FIG. 3 is a configuration diagram showing an arrangement of a cooling pipe group of a conventional condenser.

[Explanation of symbols]

 DESCRIPTION OF SYMBOLS 1 Outer shell 2 Condenser tube group 3 Perimeter steam lane 4 Air movement passage 6 Horizontal tray 7 Corner 21 Upper tube group 22 Lower tube group

Claims (4)

[Claims] A cooling pipe group including a plurality of cooling pipes is installed inside an outer shell, and steam passing through an outer peripheral steam lane formed between the cooling pipe group and the outer shell is supplied to the cooling pipe group. In the condenser which is introduced and exchanges heat with the cooling fluid in the cooling pipe to condense, the cooling pipe group is provided above and above a horizontal tray installed in a horizontal direction. The upper tube group and the lower tube group provided at the lower portion, and the side outer shape of the upper tube group has an inclined shape having a gradient such that the width becomes narrower as going upward from the horizontal tray.
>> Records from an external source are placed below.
===== config.mk =====
export PLATFORM = sky130hd
export DESIGN_NAME = keypad_tx
export DESIGN_NICKNAME = d
export VERILOG_FILES = /design/src/rtl/keypad_tx.sv
export SDC_FILE = /design/constraint.sdc
export NUM_CORES = 1
export LEC_CHECK = 0
export ABC_CLOCK_PERIOD_IN_PS = 1450
export BUFFER_PORTS_ARGS = -buffer_cell sky130_fd_sc_hd__buf_2
export CAP_MARGIN = 20
export CORE_UTILIZATION = 33
export CTS_BUF_LIST = sky130_fd_sc_hd__clkbuf_2 sky130_fd_sc_hd__clkbuf_4 sky130_fd_sc_hd__clkbuf_8
export CTS_CLUSTER_DIAMETER = 200
export DETAILED_ROUTE_END_ITERATION = 16
export SETUP_SLACK_MARGIN = 0.5
export SYNTH_ARGS = -nofsm -noshare
export SYNTH_HDL_FRONTEND = slang
export SYNTH_SLANG_ARGS = --single-unit
export TNS_END_PERCENT = 50

===== constraint.sdc =====
create_clock -name clk_i -period 1.45 [get_ports clk_i]
set_clock_uncertainty 0.1 [all_clocks]
set_input_delay 0.145 -clock clk_i [delete_from_list [all_inputs] [get_ports clk_i]]
set_output_delay 0.145 -clock clk_i [all_outputs]
set_load 0.02 [all_outputs]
A cooling pipe device for a condenser, wherein a side outer shape of the lower tube group is configured such that at least a width of a lowermost end portion is the smallest. 2. The side outer shape of the upper tube group is such that the horizontal tube row is raised five rows in the vertical direction from the horizontal tube row at the horizontal tray portion, and the vertical pipe row is shifted inward by one row. 2. The condenser cooling pipe device according to claim 1, wherein the slope is formed as described above, and the side outer shell shape of the lower tube group is formed by chamfering the corners on both sides of the lower end close to an arc. 3. 3. The central part of the upper tube group and the lower tube group,
The cooling pipe device for a condenser according to claim 1 or 2, wherein the plate-shaped air movement passage extends vertically to a predetermined position. 4. The tube group thickness (L) of the lower tube group_Two) At the top
Tube bundle thickness (L ₁) For L_Two/ (L₁+
L_Two) = 0.3 or less.
A condenser pipe device for the condenser according to any one of the above.